(Beginning of GIVEN RECORDS)

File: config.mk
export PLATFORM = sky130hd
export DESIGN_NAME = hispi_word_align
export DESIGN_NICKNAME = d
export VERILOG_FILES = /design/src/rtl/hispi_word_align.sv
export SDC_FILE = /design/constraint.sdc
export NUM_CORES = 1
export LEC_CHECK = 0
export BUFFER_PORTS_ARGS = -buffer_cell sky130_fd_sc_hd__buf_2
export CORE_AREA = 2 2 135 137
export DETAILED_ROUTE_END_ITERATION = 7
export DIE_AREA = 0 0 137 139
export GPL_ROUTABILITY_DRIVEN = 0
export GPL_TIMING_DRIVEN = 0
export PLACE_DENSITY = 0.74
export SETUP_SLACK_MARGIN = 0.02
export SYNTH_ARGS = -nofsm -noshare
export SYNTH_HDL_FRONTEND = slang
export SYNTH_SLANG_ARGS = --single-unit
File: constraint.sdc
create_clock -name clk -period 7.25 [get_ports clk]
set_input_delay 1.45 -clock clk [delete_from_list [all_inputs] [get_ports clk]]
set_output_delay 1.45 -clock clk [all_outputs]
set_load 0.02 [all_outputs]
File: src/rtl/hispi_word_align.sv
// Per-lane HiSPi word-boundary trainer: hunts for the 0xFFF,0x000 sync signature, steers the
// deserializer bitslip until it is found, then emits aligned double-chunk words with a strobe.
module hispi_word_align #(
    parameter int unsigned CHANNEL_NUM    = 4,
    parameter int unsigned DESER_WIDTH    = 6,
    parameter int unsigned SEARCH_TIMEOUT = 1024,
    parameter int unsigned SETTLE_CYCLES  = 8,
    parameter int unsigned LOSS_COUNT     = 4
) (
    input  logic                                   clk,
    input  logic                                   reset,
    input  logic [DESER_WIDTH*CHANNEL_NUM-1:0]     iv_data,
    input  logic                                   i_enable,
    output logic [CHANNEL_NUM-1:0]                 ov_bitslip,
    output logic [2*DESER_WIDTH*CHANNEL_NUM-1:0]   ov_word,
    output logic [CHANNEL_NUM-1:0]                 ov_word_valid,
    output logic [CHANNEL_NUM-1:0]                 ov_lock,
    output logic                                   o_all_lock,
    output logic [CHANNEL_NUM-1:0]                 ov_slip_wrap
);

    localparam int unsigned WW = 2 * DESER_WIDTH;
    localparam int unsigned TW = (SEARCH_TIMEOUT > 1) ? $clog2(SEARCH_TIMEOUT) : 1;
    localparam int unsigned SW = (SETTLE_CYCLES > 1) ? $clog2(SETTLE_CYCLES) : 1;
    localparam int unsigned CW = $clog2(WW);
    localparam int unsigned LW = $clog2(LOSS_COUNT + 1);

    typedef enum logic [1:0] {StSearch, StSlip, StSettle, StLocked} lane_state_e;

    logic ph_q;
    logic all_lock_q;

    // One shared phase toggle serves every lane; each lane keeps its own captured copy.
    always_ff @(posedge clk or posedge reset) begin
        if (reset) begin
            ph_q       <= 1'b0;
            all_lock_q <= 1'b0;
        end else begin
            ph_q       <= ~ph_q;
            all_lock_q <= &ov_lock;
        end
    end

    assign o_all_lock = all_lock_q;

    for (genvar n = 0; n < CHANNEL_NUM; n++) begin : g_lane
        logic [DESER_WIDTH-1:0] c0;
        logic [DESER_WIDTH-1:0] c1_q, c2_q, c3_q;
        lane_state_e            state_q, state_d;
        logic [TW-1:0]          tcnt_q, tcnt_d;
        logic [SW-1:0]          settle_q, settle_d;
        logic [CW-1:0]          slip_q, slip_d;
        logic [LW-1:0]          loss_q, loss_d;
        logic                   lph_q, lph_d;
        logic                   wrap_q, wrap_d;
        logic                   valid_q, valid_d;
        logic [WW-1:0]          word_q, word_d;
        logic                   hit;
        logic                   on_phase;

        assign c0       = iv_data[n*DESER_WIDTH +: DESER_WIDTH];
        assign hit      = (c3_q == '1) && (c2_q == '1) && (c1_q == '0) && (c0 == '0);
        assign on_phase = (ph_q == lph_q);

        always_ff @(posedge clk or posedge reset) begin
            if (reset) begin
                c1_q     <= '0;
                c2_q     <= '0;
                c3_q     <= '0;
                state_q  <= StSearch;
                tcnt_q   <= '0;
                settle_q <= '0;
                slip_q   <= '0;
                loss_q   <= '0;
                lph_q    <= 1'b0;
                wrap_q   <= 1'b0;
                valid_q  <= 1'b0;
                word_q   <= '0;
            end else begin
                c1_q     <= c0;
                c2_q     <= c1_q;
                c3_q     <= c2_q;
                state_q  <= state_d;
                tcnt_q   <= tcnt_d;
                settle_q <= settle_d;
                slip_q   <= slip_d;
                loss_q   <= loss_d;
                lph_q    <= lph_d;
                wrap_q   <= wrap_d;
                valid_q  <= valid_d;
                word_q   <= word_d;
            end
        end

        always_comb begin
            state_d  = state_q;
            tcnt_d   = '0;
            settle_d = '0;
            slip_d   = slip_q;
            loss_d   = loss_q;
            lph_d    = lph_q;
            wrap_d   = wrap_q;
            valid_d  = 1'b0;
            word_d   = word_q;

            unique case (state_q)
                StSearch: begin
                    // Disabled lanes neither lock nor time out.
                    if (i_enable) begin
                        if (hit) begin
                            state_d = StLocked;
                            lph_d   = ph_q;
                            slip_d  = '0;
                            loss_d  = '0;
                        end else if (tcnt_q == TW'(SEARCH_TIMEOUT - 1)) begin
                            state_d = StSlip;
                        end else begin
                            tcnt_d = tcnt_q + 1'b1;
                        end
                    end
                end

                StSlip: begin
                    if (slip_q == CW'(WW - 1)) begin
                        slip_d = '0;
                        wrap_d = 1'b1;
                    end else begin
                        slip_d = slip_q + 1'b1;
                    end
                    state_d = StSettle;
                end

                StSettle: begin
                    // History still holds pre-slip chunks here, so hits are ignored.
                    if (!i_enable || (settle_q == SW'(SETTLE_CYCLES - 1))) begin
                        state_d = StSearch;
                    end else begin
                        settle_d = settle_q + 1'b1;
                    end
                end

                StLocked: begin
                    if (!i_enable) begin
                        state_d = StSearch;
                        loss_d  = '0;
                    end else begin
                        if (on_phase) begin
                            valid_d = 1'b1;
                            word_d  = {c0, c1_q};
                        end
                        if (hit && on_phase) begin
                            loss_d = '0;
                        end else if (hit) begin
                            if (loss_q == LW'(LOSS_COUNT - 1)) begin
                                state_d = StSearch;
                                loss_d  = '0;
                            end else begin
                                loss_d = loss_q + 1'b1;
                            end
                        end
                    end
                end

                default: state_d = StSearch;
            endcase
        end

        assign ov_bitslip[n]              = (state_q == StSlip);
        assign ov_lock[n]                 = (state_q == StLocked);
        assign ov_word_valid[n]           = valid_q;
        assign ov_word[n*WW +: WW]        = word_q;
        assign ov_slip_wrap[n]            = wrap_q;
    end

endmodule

(End of GIVEN RECORDS)
(Beginning of GIVEN RECORDS)

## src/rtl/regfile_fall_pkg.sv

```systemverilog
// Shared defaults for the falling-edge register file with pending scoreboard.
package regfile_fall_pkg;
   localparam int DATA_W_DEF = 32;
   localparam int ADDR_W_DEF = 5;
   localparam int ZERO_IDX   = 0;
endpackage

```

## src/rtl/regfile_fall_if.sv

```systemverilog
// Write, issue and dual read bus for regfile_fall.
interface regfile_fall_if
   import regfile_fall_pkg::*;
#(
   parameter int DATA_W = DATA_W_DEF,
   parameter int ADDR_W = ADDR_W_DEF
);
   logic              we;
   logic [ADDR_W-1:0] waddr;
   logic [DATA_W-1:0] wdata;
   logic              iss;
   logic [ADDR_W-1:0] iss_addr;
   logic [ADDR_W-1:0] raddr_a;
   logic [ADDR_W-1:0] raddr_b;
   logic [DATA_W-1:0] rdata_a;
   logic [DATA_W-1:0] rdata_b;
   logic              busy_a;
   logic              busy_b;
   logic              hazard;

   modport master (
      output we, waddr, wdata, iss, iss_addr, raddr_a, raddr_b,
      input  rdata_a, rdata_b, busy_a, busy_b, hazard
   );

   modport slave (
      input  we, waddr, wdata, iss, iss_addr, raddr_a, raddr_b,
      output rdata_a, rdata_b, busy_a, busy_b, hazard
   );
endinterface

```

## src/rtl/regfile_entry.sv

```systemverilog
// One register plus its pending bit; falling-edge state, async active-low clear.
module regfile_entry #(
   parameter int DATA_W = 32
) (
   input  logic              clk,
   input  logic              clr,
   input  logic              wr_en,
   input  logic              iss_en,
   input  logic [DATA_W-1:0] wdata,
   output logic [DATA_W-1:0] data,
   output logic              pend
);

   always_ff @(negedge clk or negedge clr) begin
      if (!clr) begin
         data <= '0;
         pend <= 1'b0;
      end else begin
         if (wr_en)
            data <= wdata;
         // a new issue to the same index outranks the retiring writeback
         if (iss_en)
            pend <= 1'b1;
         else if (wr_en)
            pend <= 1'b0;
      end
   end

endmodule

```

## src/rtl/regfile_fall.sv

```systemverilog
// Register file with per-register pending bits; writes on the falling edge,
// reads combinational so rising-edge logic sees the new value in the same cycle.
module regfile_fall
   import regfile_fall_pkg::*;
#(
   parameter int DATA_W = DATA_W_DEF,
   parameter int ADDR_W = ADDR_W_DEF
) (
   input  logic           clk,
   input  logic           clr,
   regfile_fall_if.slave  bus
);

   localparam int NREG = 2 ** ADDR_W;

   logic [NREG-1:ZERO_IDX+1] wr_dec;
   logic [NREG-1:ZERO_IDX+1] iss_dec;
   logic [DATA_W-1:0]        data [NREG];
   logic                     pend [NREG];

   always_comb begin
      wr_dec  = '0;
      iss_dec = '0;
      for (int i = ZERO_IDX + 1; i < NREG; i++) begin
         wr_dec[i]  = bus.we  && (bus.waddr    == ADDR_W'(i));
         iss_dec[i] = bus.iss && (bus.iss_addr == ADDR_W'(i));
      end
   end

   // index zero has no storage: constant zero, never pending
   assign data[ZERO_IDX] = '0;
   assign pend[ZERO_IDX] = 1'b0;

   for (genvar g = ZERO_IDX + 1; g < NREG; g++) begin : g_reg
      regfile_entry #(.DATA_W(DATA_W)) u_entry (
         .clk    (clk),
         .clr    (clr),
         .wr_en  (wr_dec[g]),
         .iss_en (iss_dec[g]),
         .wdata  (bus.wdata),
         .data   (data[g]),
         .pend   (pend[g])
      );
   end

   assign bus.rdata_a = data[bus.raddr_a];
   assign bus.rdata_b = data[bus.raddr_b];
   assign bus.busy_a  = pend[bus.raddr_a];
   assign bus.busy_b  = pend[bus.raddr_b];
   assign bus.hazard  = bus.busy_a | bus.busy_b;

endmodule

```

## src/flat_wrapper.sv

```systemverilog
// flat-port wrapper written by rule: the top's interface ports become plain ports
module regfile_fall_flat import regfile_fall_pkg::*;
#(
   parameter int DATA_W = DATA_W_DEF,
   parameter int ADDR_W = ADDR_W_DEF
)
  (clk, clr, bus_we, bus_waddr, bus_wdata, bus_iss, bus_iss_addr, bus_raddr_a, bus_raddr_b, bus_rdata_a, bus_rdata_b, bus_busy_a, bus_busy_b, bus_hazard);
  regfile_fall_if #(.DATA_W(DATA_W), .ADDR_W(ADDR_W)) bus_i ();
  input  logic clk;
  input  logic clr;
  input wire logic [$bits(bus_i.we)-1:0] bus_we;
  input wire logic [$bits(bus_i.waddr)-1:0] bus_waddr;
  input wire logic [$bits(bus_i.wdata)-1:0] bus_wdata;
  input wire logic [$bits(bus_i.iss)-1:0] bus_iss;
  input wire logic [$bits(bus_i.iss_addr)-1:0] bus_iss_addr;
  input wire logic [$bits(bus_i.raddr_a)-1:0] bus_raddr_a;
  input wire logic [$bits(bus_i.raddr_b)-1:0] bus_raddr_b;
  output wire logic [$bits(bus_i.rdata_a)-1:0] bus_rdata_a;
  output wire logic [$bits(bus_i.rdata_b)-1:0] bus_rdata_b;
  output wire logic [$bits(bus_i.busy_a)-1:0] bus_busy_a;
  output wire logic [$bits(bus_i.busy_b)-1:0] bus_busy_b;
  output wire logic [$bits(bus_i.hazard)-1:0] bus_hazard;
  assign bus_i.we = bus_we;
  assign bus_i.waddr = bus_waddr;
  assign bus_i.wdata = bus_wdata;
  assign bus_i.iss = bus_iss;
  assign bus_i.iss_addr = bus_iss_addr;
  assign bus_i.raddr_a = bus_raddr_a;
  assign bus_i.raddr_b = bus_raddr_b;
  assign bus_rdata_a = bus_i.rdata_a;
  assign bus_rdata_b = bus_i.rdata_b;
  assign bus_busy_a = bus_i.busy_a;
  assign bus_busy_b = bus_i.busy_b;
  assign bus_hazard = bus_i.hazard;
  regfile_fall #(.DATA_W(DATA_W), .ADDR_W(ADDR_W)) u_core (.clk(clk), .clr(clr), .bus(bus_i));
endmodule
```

(End of GIVEN RECORDS)
(Beginning of GIVEN RECORDS)

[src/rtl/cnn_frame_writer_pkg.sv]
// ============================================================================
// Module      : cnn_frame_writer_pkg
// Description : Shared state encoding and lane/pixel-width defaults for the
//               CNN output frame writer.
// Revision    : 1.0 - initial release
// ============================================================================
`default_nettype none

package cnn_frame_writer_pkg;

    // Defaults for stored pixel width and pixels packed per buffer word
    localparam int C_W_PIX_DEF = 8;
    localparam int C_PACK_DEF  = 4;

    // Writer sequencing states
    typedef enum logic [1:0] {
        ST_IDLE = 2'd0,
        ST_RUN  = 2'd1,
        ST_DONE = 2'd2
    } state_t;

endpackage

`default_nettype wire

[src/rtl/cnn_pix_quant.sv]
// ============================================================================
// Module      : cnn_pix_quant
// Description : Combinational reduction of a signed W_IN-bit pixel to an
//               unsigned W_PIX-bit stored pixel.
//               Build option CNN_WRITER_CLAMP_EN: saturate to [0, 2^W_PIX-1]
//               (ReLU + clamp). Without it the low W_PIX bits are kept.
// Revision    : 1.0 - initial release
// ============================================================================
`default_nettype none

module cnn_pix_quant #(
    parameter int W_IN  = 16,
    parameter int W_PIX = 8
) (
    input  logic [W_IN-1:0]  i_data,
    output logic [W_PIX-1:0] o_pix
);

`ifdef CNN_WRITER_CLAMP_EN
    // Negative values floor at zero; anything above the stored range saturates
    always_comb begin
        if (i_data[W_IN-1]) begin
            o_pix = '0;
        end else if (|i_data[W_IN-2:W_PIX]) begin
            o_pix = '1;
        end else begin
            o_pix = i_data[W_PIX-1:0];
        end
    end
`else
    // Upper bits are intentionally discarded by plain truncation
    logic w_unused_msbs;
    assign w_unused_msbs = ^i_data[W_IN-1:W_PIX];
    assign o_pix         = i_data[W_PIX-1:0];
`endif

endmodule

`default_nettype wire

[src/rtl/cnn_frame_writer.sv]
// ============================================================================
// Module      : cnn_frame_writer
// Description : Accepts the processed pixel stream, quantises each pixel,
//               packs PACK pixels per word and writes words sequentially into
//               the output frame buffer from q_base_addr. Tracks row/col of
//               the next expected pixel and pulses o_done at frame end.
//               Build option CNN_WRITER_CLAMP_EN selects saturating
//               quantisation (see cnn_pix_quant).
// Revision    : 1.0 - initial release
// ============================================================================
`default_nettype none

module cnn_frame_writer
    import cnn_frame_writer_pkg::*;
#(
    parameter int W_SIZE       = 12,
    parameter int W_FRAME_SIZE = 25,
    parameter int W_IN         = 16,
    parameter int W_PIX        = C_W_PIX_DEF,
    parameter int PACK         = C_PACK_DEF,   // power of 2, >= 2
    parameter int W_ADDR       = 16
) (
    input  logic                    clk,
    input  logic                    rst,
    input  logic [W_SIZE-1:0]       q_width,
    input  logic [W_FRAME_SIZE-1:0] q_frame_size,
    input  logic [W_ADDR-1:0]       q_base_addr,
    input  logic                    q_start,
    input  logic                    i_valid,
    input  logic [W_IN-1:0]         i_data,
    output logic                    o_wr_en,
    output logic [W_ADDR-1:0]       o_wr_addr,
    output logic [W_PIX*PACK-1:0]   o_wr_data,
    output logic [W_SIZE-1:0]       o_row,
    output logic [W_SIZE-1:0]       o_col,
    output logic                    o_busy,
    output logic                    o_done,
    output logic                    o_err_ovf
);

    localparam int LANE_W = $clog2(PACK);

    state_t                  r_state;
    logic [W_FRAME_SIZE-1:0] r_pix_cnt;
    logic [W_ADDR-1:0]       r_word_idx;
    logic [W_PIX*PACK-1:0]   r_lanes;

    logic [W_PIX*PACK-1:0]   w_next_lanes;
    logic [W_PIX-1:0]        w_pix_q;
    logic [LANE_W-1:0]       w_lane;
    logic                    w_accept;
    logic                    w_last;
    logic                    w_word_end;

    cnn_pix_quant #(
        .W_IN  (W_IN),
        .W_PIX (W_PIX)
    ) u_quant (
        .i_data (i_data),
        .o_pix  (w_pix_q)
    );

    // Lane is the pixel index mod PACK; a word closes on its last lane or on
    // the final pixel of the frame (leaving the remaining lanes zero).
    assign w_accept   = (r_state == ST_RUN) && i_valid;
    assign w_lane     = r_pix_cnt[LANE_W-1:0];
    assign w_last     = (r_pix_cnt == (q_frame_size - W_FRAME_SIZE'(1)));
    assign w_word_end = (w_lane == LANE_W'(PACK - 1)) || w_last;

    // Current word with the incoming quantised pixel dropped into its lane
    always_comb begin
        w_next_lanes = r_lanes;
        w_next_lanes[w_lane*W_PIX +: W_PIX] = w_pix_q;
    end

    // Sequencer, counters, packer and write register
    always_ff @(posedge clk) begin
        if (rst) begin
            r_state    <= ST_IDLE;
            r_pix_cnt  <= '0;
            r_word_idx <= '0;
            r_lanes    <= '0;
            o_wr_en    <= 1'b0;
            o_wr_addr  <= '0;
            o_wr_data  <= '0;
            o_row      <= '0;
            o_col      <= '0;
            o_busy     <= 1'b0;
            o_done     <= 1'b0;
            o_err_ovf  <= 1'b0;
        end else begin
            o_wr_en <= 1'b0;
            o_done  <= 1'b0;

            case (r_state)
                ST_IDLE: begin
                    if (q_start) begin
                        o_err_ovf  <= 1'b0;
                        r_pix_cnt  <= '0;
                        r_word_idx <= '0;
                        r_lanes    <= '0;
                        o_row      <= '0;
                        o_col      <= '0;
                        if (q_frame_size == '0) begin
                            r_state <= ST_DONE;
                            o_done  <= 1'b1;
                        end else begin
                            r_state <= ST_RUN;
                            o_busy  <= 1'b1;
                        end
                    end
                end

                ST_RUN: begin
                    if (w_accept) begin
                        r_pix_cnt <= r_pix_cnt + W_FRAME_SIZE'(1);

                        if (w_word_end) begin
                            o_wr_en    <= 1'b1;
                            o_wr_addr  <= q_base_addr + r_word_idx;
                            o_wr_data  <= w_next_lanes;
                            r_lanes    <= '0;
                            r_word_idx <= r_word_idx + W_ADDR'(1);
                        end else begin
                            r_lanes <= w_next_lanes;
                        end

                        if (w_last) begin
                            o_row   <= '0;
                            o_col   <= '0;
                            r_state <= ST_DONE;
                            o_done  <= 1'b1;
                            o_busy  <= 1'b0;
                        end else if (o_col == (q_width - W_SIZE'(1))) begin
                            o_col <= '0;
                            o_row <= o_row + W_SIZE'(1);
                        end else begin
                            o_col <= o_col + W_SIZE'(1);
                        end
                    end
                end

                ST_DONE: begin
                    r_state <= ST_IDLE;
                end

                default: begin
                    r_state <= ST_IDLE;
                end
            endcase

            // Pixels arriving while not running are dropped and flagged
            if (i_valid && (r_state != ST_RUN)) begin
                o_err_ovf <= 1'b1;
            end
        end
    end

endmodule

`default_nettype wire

(End of GIVEN RECORDS)

* _WHAT THE TASK REQUIRES_
Show every line of the material that includes the string "register".

* _EXERCISE SOLUTION_
// Shared defaults for the falling-edge register file with pending scoreboard.
// One register plus its pending bit; falling-edge state, async active-low clear.
// Register file with per-register pending bits; writes on the falling edge,
    // Sequencer, counters, packer and write register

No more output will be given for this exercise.